In 2004, The Independent on Sunday reported that the GMC had opened two inquiries involving Eden and websites for which he supplied prescriptions.

==GMC proceedings==
At a GMC hearing in 2007, Eden faced allegations concerning three patients and two journalists who had applied for prescriptions through websites using his services. The panel found that he had acted irresponsibly, or not in the patients' best interests, in several cases. The cases included repeat prescribing to patients who became dependent on sedatives or painkillers and the prescribing of propranolol to a 16-year-old who had disclosed a history of self-harm, suicidal thoughts and psychiatric treatment.

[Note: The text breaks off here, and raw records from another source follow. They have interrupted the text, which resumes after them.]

Context: an optimization exercise on an open-source flow, tuned for a short achievable clock period and few clock cycles per item. The choices shown serve that exercise and are no tape-out recipe. In this exercise RTL edits were held to simulation tests only and were not proved equivalent to the original. Power is estimated from default activity; no workload was simulated.

Setup of old:
## rc_line_decoder
module rc_line_decoder (
    input             clk,
    input             rst,
    input             start,
    input      [10:0] cfg_segs,    
    input             cfg_ten,     
    input      [16:0] cfg_len,     
    output            idle,
    input             in_valid,
    input      [31:0] in_data,
    output            in_ready,
    input             ab_valid,
    input      [9:0]  ab_px0,
    input      [9:0]  ab_px1,
    output            ab_ready,
    output reg        out_valid,
    output reg [9:0]  out_px0,
    output reg [9:0]  out_px1,
    output reg        done,
    output reg [2:0]  err
);
    localparam integer VD = 16;    
    localparam integer CD = 4;     
    localparam integer AD = 8;     
    localparam integer NP = 16;    
    localparam integer NL = 62;    
    localparam [2:0] P_IDLE = 3'd0,
                     P_HDR  = 3'd1,
                     P_PRED = 3'd2,
                     P_RAW  = 3'd3,
                     P_END  = 3'd4;
    localparam [1:0] M_PRED = 2'b00,
                     M_RUN  = 2'b01,
                     M_RAW  = 2'b10;
    localparam [2:0] E_NONE     = 3'd0,
                     E_SHORT    = 3'd5,
                     E_TRAILING = 3'd6,
                     E_RUN      = 3'd7;
    integer i;
    genvar  g;
    reg         busy;
    reg         idle_q;
    reg         in_rdy_q;
    reg         ab_rdy_q;
    reg         ten;
    reg  [16:0] bytes_left;     
    reg         bl_more;        
    reg         bl_more4;       
    reg         perr_q;         
    reg  [2:0]  perr_code;
    reg         pfin_ok;        
    assign idle     = idle_q;
    assign in_ready = in_rdy_q;
    assign ab_ready = ab_rdy_q;
    wire take_start = start && idle_q;
    wire abort      = perr_q;
    wire clr        = rst || take_start;
    reg  [31:0]  w_reg;
    reg          w_vld;
    reg  [127:0] bb;            
    reg  [7:0]   bc;            
    reg  [7:0]   lv;            
    reg          lfin;          
    reg          ok_bc14;       
    reg          ok_bc20;       
    reg          ok_one;        
    reg          ok_two;        
    reg  [19:0]  rem;           
    wire         rem_small = (rem[19:6] == 14'd0);    
    wire [13:0]  rem_hi_m1 = rem[19:6] - 14'd1;
    reg  [5*NP-1:0] lr;         
    wire         in_acc = in_valid && in_rdy_q;
    wire         all_in = !bl_more && !w_vld;
  ...
For scale: ~1,700 flip-flops, about 110 I/O pins, about 130,000 um2 of cells after synthesis.
export LEC_CHECK = 0
export ABC_CLOCK_PERIOD_IN_PS = 3000
export CAP_MARGIN = 30
export CORE_MARGIN = 2
export CORE_UTILIZATION = 30
export PLACE_DENSITY = 0.5
export SETUP_SLACK_MARGIN = 5
export SLEW_MARGIN = 30
export TNS_END_PERCENT = 100
create_clock -name core_clock -period 12.0 [get_ports {clk}]
standard.sh (not shown) runs the stock make flow with config.mk's settings and CLKGATE_MAP_FILE= SYNTH_SCRIPT=/design/flow/synth_recipe.tcl, a recipe that flattens the netlist after the stock synthesis.
==> flow/flow/run.sh <==
#!/bin/bash
# Standard layout (standard synthesis, the standard flow's config and constraints), with
# timing repair asked to keep a larger setup margin.
set -euo pipefail
bash standard.sh SETUP_SLACK_MARGIN=9 finish 2>&1 | tee flow_make.log
old: PASS, flow complete, no timing, DRC or antenna violations
Testbench counts of old, summed over its fixed seeds: cycles 98,614, pixels 191,616.
Edits applied to the flow inputs when going from old to new:
-- flow/design.v --
<<< old, line 185
    end
    wire [127:0] bm  = bb | wplace;
    wire [127:0] bs1 = used[0] ? (bm  << 1)  : bm;
    wire [127:0] bs2 = used[1] ? (bs1 << 2)  : bs1;
    wire [127:0] bs3 = used[2] ? (bs2 << 4)  : bs2;
    wire [127:0] bs4 = used[3] ? (bs3 << 8)  : bs3;
    wire [127:0] bs5 = used[4] ? (bs4 << 16) : bs4;
    wire [127:0] bs0 = used[5] ? (bs5 << 32) : bs5;
    wire [5*NL-1:0] ls1 = used[0] ? (lpre >> 5)   : lpre;
    wire [5*NL-1:0] ls2 = used[1] ? (ls1  >> 10)  : ls1;
    wire [5*NL-1:0] ls3 = used[2] ? (ls2  >> 20)  : ls2;
    wire [5*NL-1:0] ls4 = used[3] ? (ls3  >> 40)  : ls3;
    wire [5*NL-1:0] ls5 = used[4] ? (ls4  >> 80)  : ls4;
    wire [5*NL-1:0] ls0 = used[5] ? (ls5  >> 160) : ls5;
    wire [127:0] bb_c1 = bb << L0;      
    reg          f_vld, f_two, f_raw;
>>> new, line 185
    end
    wire [127:0] bm  = bb | wplace;
    wire [127:0] bs5 = used[5] ? (bm  << 32) : bm;
    wire [127:0] bs4 = used[4] ? (bs5 << 16) : bs5;
    wire [127:0] bs3 = used[3] ? (bs4 << 8)  : bs4;
    wire [127:0] bs2 = used[2] ? (bs3 << 4)  : bs3;
    wire [127:0] bs1 = used[1] ? (bs2 << 2)  : bs2;
    wire [127:0] bs0 = used[0] ? (bs1 << 1)  : bs1;
    wire [5*NL-1:0] ls5 = used[5] ? (lpre >> 160) : lpre;
    wire [5*NL-1:0] ls4 = used[4] ? (ls5  >> 80)  : ls5;
    wire [5*NL-1:0] ls3 = used[3] ? (ls4  >> 40)  : ls4;
    wire [5*NL-1:0] ls2 = used[2] ? (ls3  >> 20)  : ls3;
    wire [5*NL-1:0] ls1 = used[1] ? (ls2  >> 10)  : ls2;
    wire [5*NL-1:0] ls0 = used[0] ? (ls1  >> 5)   : ls1;
    wire [127:0] bb_c1 = bb << L0;      
    reg          f_vld, f_two, f_raw;
[summary]
- Routed wire length (lower): new
- Compared with old, new shows a higher growth of design area from synthesis to finish.
- Measured against each other, old and new differ in internal portion of total power, the higher figure coming from new.
- old has a lower worst setup slack than new.
- ~same clock transition at the registers of the reported paths in old and new
- When the final numbers for old and new were put side by side, the delay of the slowest critical-path stage turned out to be greater in old.
Testbench counts of new, summed over its fixed seeds: cycles 98,614, pixels 191,616.

==> static timing again, ports no longer ideal <==
The flow's constraints put no driver on any port. The routed layouts listed below were extracted and timed again, unchanged, in two steps. Step 1, drivers: a clkbuf_16 drives clk and a buf_2 each remaining input, both assumed. Step 2, shift: input delay + t, output delay - t, t = (earliest + latest rising clock arrival at the registers) / 2. This alone moves slack from input paths to output paths. Slacks: ideal / step 1 / step 2; pairs: ideal / step 1.
run	t, ns	setup WS [ns]	hold slack, ns	worst register clock-pin slew, ns	worst data-port slew with drivers (ns)
old	1.050	7.146 / 7.146 / 7.146	0.318 / 0.318 / 0.318	0.07 / 0.07	0.14
new	1.026	7.403 / 7.403 / 7.403	0.320 / 0.320 / 0.320	0.07 / 0.07	0.08
After both steps setup and hold are still met in every run listed.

The GMC suspended Eden from practising medicine for nine months. The panel stated that the issue was not the use of new technology itself, but the need to apply established prescribing safeguards to online consultations. Eden was struck off the medical register in 2009.

==Later online-health activity==
In 2018, a BBC Panorama investigation examined online services that supplied prescription medicines to British patients using doctors contracted through companies outside England. The Independent reported that EuroRX, one of the companies examined, had been established by Eden. The investigation found that people using false medical histories could obtain medicines after limited online checks. Eden told the programme that he respected the Care Quality Commission and had not sought to evade its oversight; he described his EuroRX shareholding as an investment in markets subject to their own regulators.

Companies House continues to list Eden as a director and person with significant control of E-Med Private Medical Services Ltd.

==Writing and diving==
Eden answered readers' travel-health questions for The Independent on Sunday and wrote travel-health articles for The Guardian.

With Alex Clarke, he wrote the 2006 humour book 50 Reasons to Hate the French. He later co-authored FAQ Dive Medicine with Oliver Firth. Eden has also been involved in diving medicine; an account of litigation arising from the 2007 GMC case described diving medicine as the original focus of e-med before it developed into a general-practice service.